The MacColl Center serves as the project’s national program office.
Regional Improvement Projects
The MacColl Center has provided technical assistance for several regional improvement efforts, including:
- Aligning Forces for Quality: AF4Q is an ambitious effort by the Robert Wood Johnson Foundation in 16 targeted communities. It aims to increase the overall quality of health care, reduce racial and ethnic disparities, and provide models for national reform. The AF4Q regions encompass almost 38 million people, or one in eight Americans, and one in seven primary care physicians in the United States. Begun in 2006, the program intends to drive local change that is expected to show measurable improvements by 2015. MacColl has led technical assistance efforts within ambulatory-care quality improvement initiatives for this program.
- Prescription for Pennsylvania: Rx for PA is a comprehensive reform initiative to address health care access, affordability, and quality. The effort calls for a set of integrated strategies to eliminate inefficiencies in the health care system, better manage chronic conditions, eliminate health facility-acquired infections, implement common-sense
- California Improvement Network: This network’s California Chronic Care Learning Communities Initiative was launched in July 2004 with a California HealthCare Foundation grant to develop learning communities to create and sustain chronic care improvements within the state’s public hospital system clinics. The MacColl Center is among several key partners in the effort, including Kaiser Permanente; Thomas S. Bodenheimer, MD, MPH, of the University of California, San Francisco; and the California Health Care Safety Net Institute.

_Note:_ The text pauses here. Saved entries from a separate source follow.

$ cat src/rtl/conv1d_k4_mac_if.sv
// Handshake/data bundle between the activation cache and the conv1d_k4_mac compute stage.
// Ports: start request, four packed tap vectors in_l0..in_l3 (D channels of W bits each),
//        busy status, packed result vector out and its one-cycle valid pulse out_v.
interface conv1d_k4_mac_if #(
    parameter int W = 16,
    parameter int D = 4
);
    logic           start;
    logic [D*W-1:0] in_l0;
    logic [D*W-1:0] in_l1;
    logic [D*W-1:0] in_l2;
    logic [D*W-1:0] in_l3;
    logic           busy;
    logic [D*W-1:0] out;
    logic           out_v;

    // Producer side: the activation cache / controller driving a conv step.
    modport master (
        output start, in_l0, in_l1, in_l2, in_l3,
        input  busy, out, out_v
    );

    // Compute stage side.
    modport slave (
        input  start, in_l0, in_l1, in_l2, in_l3,
        output busy, out, out_v
    );
endinterface

$ cat src/rtl/conv1d_k4_mac.sv
// Kernel-4 dilated causal conv compute stage: one time-multiplexed signed MAC over 4 taps x D channels
// per output channel, with bias, truncating >>> FRAC, saturation and optional ReLU (macro RELU_EN).
// Ports: clk, rst (async active-high), bus (conv1d_k4_mac_if.slave). Latency D*(4*D+1)+1 cycles from
// accepted start to out_v; start is ignored while busy (no queueing), so the caller must wait for !busy.
// ROM images are elaboration-time parameters: WEIGHTS word o*4*D + k*D + i, BIAS word o, both W-bit
// signed Q(W-FRAC).FRAC. D must be a power of two >= 2 so the ROM index is a plain bit concatenation.
module conv1d_k4_mac #(
    parameter int                   W       = 16,
    parameter int                   D       = 4,
    parameter int                   FRAC    = 12,
    parameter logic [D*4*D*W-1:0]   WEIGHTS = '0,
    parameter logic [D*W-1:0]       BIAS    = '0
) (
    input  logic               clk,
    input  logic               rst,
    conv1d_k4_mac_if.slave     bus
);
    // Accumulator is wide enough that 4*D full-scale products plus the bias never overflow.
    localparam int AW = 2*W + 2 + $clog2(D) + 1;
    localparam int CW = $clog2(D);

    localparam logic [1:0] S_IDLE  = 2'd0;
    localparam logic [1:0] S_MAC   = 2'd1;
    localparam logic [1:0] S_STORE = 2'd2;
    localparam logic [1:0] S_DONE  = 2'd3;

    localparam logic signed [AW-1:0] MAXV = AW'((2**(W-1)) - 1);
    localparam logic signed [AW-1:0] MINV = ~MAXV;

    logic [1:0]            state;
    logic [D*W-1:0]        tap [4];
    logic [CW-1:0]         o_idx;
    logic [CW-1:0]         i_idx;
    logic [1:0]            k_idx;
    logic signed [AW-1:0]  acc;
    logic [D*W-1:0]        out_r;

    // Unpacked views of the ROM images and latched taps so every lookup index is exact-width.
    logic signed [W-1:0]   wrom    [D*4*D];
    logic signed [W-1:0]   brom    [D];
    logic signed [W-1:0]   tap_arr [4][D];

    for (genvar g = 0; g < D*4*D; g++) begin : g_wrom
        assign wrom[g] = WEIGHTS[g*W +: W];
    end
    for (genvar g = 0; g < D; g++) begin : g_brom
        assign brom[g] = BIAS[g*W +: W];
    end
    for (genvar kk = 0; kk < 4; kk++) begin : g_tk
        for (genvar ii = 0; ii < D; ii++) begin : g_ti
            assign tap_arr[kk][ii] = tap[kk][ii*W +: W];
        end
    end

    // Bias is sign-extended to the accumulator width and aligned to the product binary point.
    function automatic logic signed [AW-1:0] load_bias(input logic signed [W-1:0] b);
        return {{(AW-W){b[W-1]}}, b} << FRAC;
    endfunction

    logic signed [W-1:0]   tap_el;
    logic signed [W-1:0]   w_el;
    logic signed [2*W-1:0] prod;
    logic signed [AW-1:0]  shifted;
    logic signed [W-1:0]   sat_v;
    logic signed [W-1:0]   res;

    assign tap_el  = tap_arr[k_idx][i_idx];
    assign w_el    = wrom[{o_idx, k_idx, i_idx}];
    assign prod    = tap_el * w_el;
    // Arithmetic shift truncates toward -inf; no rounding term is added.
    assign shifted = acc >>> FRAC;

    always_comb begin
        sat_v = shifted[W-1:0];
        if (shifted > MAXV) begin
            sat_v = MAXV[W-1:0];
        end else if (shifted < MINV) begin
            sat_v = MINV[W-1:0];
        end
`ifdef RELU_EN
        res = sat_v[W-1] ? '0 : sat_v;
`else
        res = sat_v;
`endif
    end

    always_ff @(posedge clk or posedge rst) begin
        if (rst) begin
            state <= S_IDLE;
            for (int n = 0; n < 4; n++) begin
                tap[n] <= '0;
            end
            o_idx <= '0;
            i_idx <= '0;
            k_idx <= '0;
            acc   <= '0;
            out_r <= '0;
        end else begin
            case (state)
                S_IDLE: begin
                    if (bus.start) begin
                        // Taps are captured once here; the cache may move on while we compute.
                        tap[0] <= bus.in_l0;
                        tap[1] <= bus.in_l1;
                        tap[2] <= bus.in_l2;
                        tap[3] <= bus.in_l3;
                        o_idx  <= '0;
                        i_idx  <= '0;
                        k_idx  <= '0;
                        acc    <= load_bias(brom[0]);
                        state  <= S_MAC;
                    end
                end
                S_MAC: begin
                    acc <= acc + {{(AW-2*W){prod[2*W-1]}}, prod};
                    if (i_idx == CW'(D-1)) begin
                        i_idx <= '0;
                        if (k_idx == 2'd3) begin
                            k_idx <= '0;
                            state <= S_STORE;
                        end else begin
                            k_idx <= k_idx + 2'd1;
                        end
                    end else begin
                        i_idx <= i_idx + CW'(1);
                    end
                end
                S_STORE: begin
                    out_r[o_idx*W +: W] <= res;
                    if (o_idx == CW'(D-1)) begin
                        state <= S_DONE;
                    end else begin
                        o_idx <= o_idx + CW'(1);
                        acc   <= load_bias(brom[o_idx + CW'(1)]);
                        state <= S_MAC;
                    end
                end
                default: begin
                    state <= S_IDLE;
                end
            endcase
        end
    end

    assign bus.busy  = (state != S_IDLE);
    assign bus.out_v = (state == S_DONE);
    assign bus.out   = out_r;
endmodule

$ cat src/flat_wrapper.sv
// flat-port wrapper written by rule: the top's interface ports become plain ports
module conv1d_k4_mac_flat 
#(
    parameter int                   W       = 16,
    parameter int                   D       = 4,
    parameter int                   FRAC    = 12,
    parameter logic [D*4*D*W-1:0]   WEIGHTS = '0,
    parameter logic [D*W-1:0]       BIAS    = '0
)
  (clk, rst, bus_start, bus_in_l0, bus_in_l1, bus_in_l2, bus_in_l3, bus_busy, bus_out, bus_out_v);
  conv1d_k4_mac_if #(.W(W), .D(D)) bus_i ();
  input  logic clk;
  input  logic rst;
  input wire logic [$bits(bus_i.start)-1:0] bus_start;
  input wire logic [$bits(bus_i.in_l0)-1:0] bus_in_l0;
  input wire logic [$bits(bus_i.in_l1)-1:0] bus_in_l1;
  input wire logic [$bits(bus_i.in_l2)-1:0] bus_in_l2;
  input wire logic [$bits(bus_i.in_l3)-1:0] bus_in_l3;
  output wire logic [$bits(bus_i.busy)-1:0] bus_busy;
  output wire logic [$bits(bus_i.out)-1:0] bus_out;
  output wire logic [$bits(bus_i.out_v)-1:0] bus_out_v;
  assign bus_i.start = bus_start;
  assign bus_i.in_l0 = bus_in_l0;
  assign bus_i.in_l1 = bus_in_l1;
  assign bus_i.in_l2 = bus_in_l2;
  assign bus_i.in_l3 = bus_in_l3;
  assign bus_busy = bus_i.busy;
  assign bus_out = bus_i.out;
  assign bus_out_v = bus_i.out_v;
  conv1d_k4_mac #(.W(W), .D(D), .FRAC(FRAC), .WEIGHTS(WEIGHTS), .BIAS(BIAS)) u_core (.clk(clk), .rst(rst), .bus(bus_i));
endmodule
$ cat config.mk
export PLATFORM = sky130hd
export DESIGN_NAME = conv1d_k4_mac_flat
export DESIGN_NICKNAME = d
export VERILOG_FILES = /design/src/rtl/conv1d_k4_mac_if.sv /design/src/rtl/conv1d_k4_mac.sv /design/src/flat_wrapper.sv
export SDC_FILE = /design/constraint.sdc
export NUM_CORES = 1
export LEC_CHECK = 0
export CAP_MARGIN = 25
export CORE_AREA = 4 4 126 128
export DETAILED_ROUTE_END_ITERATION = 12
export DIE_AREA = 0 0 130 132
export PLACE_DENSITY_LB_ADDON = 0.1
export SETUP_SLACK_MARGIN = 0.4
export SLEW_MARGIN = 15
export SYNTH_ARGS = -nofsm -noshare
export SYNTH_HDL_FRONTEND = slang
export SYNTH_SLANG_ARGS = --single-unit
export TNS_END_PERCENT = 100
$ cat constraint.sdc
create_clock -name clk -period 3.49 [get_ports clk]
set_input_delay 0.698 -clock clk [delete_from_list [all_inputs] [get_ports clk]]
set_output_delay 0.698 -clock clk [all_outputs]
set_load 0.02 [all_outputs]
==> metrics <==
status=finished clean; Sw Ratio=29.7%; Residual DRC=0; layout cells sized above 1=5.43%; vias=706; CP arrival=1.64 ns; Synth cell types=23; Post-layout nets=396; Slew HR=64.6%; Core Footprint=14,900 µm²; critical path class=reg2out; Tcrit/Tclk final=66.9%; minimum clock period=2.34 ns; Worst R2R Path Depth=3; GRT Util Overall=3.24%; Worst Path Required=2.79 ns; global-route wire length before repair=4480 µm; ANT nets after route=0; post-cts resize count=0; Final Util=10.9%; cell taking the most area after synthesis=buf_4; drt wl/cell=8.54 µm; filler cell count=1,757; CP max FO=11; initial antenna violation count=0; clock buffer depth=2; largest net degree at the start of global routing=18; clock sink count=12; row cnt=45; Synth async-reset ratio=100%; Pre-antenna DRT Iters=4; main combinational cell family by area after synthesis=buffers and inverters; synthesized area=1070 µm²; Seq pwr share=35.5%; CTS Buf Count=3; Hold-fix buffers, CTS=0; die width=130 µm; clock root cell=clkbuf_16; Setup Skew=0.000961 ns; Clk pin slew, worst setup/hold paths=0.05 ns; XOR/XNOR Fraction of Synth Area=0%; part of the power in combinational logic=25.3%; height of the die=132 µm; drt total wl=2710 µm; input/output buffers=68; area occupied by multi-input gates=295 µm²; Initial Utilization=7.19%; initial drt markers=17; Seq/Total Area, Yosys=28.1%; measured slew at the worst slew-check pin=0.530 ns; Final Hold Fails=0; HP Class=reg2reg; Static Leakage=0.000580 µW; die area=17,200 µm²; Synth Instances=118; htree depth=1; CP Launch Type=flop; Post-synth top flop=dfrtp_1; vias in the first global route=841; post-synthesis mux area share=0%; post-synthesis simple-gate area fraction=8.08%; Hold Crit Depth=1; Reg area=300 µm²; fmax=428 MHz; Post-Syn Nets=384; max-cap violations=0; Psw=179 µW; Clk pwr share=39.2%; Vias/cell=2.23; adder-cell area share of the yosys netlist=8.20%; count leader, synth=buf_4; DP HPWL=2080 µm; cell area power density=373 nW/µm²; IO Count=325; count of pins over their slew limit=0; Max IR drop VDD=0.131 mV; # setup viols final=0; CTS tree=done; top-area cell type share of the netlist area=42.9%; routability-driven placement congestion ratio=0.567; most frequent cells after synthesis=61 x buf_4, 12 x dfrtp_1, 8 x nand2_1; Post-CTS Setup Repair Bufs=0; total grt overflow=0; worst skew pair latency=0.24 ns; synthesized flop and latch total=12; number of diodes=0; Warnings, synthesis=0; Pint=424 µW; Area Overhead vs Synth=51.2%; CP endpoint kind=primary output; Area contributors post-synth=buf_4 43%, dfrtp_1 28%, ha_1 8.2%; setup TNS=0 ns; EDFF count, synth=0; RSZ-0062 raised after global routing=no; Mapped Avg Cell Area=9.06 µm²; post-synthesis compound-gate area fraction=11.4%
logic make-up after synthesis:
kind of cell | Yosys count
AO/OA/AOI/OAI | 17
adder cells (fa/ha/maj) | 7
buffers and inverters | 65
flip-flops | 12
AND/OR/NAND/NOR | 17
state kept, by name, summed over array words and instances (netlist names):
name and cells:
u_core.o_idx 2, u_core.state 2, u_core.k_idx 2, u_core.bus.out 4
u_core.i_idx 2
worst max-delay path, stage by stage, from the launching register on:
cell and delay, ns:
dfrtp_1 0.51, or2_2 0.33, clkdlybuf4s50_1 0.56
metal layers:
metal	vias to the layer above	GRT usage (%)	routed length, µm
li1	341	-	-
met1	326	3.52	1100
met2	37	5.50	1340
met3	2	1.82	262
met4	0	0.693	8
met5	-	0	0
area by class of cell:
cell class	instances	share of cell area, %
Tap cell	188	14.6
Multi-Input combinational cell	41	18.3
Inverter	4	0.930
Sequential cell	12	18.6
Clock buffer	4	5.50
Timing Repair Buffer	68	42.1
cells in the final DEF, fill, tap and decap left out:
cell type	count
nor2b_1	2
a22o_1	1
clkbuf_16	3
ha_1	7
clkbuf_8	1
nand2_1	8
o21bai_1	1
o21ai_0	5
or2_2	1
a32o_1	1
a21oi_1	1
dfrtp_1	12
nor2_1	1
nor4b_1	1
nor3_1	1
a22oi_1	1
inv_1	3
o21bai_2	1
a21boi_0	4
inv_2	1
and2b_1	1
o31ai_1	1
a31o_1	1
clkdlybuf4s50_1	68
and2_1	2
stage by stage:
| stage | std cells | total power, µW | setup slack [ns] | cell area (µm²) | hold slack (ns) |
|---|---|---|---|---|---|
| floorplan | 118 | 326 | 1.91 | 1070 | 0.458 |
| global placement | 313 | 385 | 1.36 | 1530 | 0.499 |
| detailed placement | 313 | 374 | 1.39 | 1530 | 0.485 |
| CTS | 317 | 618 | 1.10 | 1620 | 0.496 |
| global route | 317 | 654 | 1.06 | 1620 | 0.531 |
| finish | 317 | 603 | 1.15 | 1620 | 0.493 |
path summary, 6_finish.rpt:
kind | start | endpoint | slack [ns]
min in group asynchronous | rst | u_core.bus.out[46] | 0.80
setup / recovery | u_core.state[0] | bus_busy | 1.15
max in group asynchronous | rst | u_core.bus.out[30] | 2.34
hold / removal | u_core.i_idx[0] | u_core.i_idx[0] | 0.49
setup reg to reg | u_core.i_idx[0] | u_core.k_idx[1] | 2.27
hold reg to reg | u_core.i_idx[0] | u_core.i_idx[0] | 0.49
power groups by stage:
stage               Clock, µW  Sequential, µW  Combinational (µW)
floorplan                   0             194                 131
global placement            0             221                 164
detailed placement          0             218                 156
CTS                       244             217                 157
global route              251             223                 179
finish                    236             214                 153
(Power assumes the default switching activity.)
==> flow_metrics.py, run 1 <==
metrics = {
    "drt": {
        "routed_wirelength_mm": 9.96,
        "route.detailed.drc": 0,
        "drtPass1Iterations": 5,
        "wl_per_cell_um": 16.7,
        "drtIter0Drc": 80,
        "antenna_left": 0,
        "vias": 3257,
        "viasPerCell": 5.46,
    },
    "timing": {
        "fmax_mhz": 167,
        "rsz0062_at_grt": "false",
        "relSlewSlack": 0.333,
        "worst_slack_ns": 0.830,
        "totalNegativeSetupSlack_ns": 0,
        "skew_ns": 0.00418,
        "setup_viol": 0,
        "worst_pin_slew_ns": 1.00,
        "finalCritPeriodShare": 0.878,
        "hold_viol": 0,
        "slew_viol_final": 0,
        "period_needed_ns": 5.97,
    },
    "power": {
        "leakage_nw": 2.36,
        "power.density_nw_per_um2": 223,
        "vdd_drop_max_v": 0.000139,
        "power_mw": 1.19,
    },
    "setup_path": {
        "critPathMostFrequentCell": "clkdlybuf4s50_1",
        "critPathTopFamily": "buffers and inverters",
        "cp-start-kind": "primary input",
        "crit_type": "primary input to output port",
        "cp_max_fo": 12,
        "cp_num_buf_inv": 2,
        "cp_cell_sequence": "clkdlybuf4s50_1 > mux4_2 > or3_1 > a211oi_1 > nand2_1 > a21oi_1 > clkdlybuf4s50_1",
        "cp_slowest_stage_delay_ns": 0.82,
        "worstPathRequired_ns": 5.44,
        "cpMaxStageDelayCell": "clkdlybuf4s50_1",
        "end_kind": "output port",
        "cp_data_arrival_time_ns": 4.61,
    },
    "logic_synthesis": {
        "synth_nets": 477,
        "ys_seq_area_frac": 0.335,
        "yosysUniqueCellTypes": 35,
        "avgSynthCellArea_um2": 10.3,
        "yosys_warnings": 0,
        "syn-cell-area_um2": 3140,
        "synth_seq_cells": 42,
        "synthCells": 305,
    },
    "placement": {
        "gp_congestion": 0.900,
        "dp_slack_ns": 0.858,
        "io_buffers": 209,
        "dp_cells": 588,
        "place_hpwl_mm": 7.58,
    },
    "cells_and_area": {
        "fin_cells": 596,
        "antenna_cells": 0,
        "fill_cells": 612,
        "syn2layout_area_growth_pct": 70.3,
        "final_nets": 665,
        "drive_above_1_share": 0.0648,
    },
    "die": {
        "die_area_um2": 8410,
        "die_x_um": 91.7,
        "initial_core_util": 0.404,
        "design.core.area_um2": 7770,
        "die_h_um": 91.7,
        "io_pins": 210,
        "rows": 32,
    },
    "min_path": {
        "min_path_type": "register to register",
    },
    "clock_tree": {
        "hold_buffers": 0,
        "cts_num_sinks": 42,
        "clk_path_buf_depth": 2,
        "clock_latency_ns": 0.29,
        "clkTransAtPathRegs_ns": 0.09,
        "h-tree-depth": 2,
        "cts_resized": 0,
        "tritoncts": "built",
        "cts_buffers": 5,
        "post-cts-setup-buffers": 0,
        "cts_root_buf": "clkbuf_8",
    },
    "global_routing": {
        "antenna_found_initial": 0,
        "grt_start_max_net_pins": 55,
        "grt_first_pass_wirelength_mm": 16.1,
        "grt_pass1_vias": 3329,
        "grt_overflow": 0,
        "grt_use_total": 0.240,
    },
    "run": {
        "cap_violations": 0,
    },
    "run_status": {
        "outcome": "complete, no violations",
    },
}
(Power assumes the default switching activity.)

In addition, the MacColl Center’s Framework for Creating a Regional Healthcare System provides an introductory look at how public and private stakeholders can work together to improve health care at a regional level.
Transforming Primary Care: Evaluating the Spread of Group Health’s Medical Home
Following a positive evaluation of Group Health’s patient‑centered medical home model of primary care in 2010, Group Health leadership decided to spread the model to all 26 of its medical centers. With funds from the Agency for Healthcare Research and Quality, the MacColl Center is studying this widespread implementation, evaluating its impact on cost, utilization, and quality of care. Robert J. Reid, MD, PhD, Group Health’s associate medical director for research translation, is leading the evaluation.
Group Health’s Partnership for Innovation
The Partnership for Innovation is a Group Health Foundation donor-funded grants program that gives Group Health staff members an opportunity to pilot-test cost-effective improvements to patient care. The MacColl Center staff provides technical assistance to the program, which has funded more than 25 projects with over $2 million since it began in 2008.
Improving Chronic Illness Care website
As the national program office for the Robert Wood Johnson Foundation’s Improving Chronic Illness Care (ICIC) initiative from 1998 until 2011, the MacColl Center has developed a robust online library of resources. The Center continues to support and develop this popular ICIC website, which includes literature reviews, learning guides, and toolkits on topics such as the Chronic Care Model, care coordination, practice change, the patient-centered medical home, and regional quality improvement.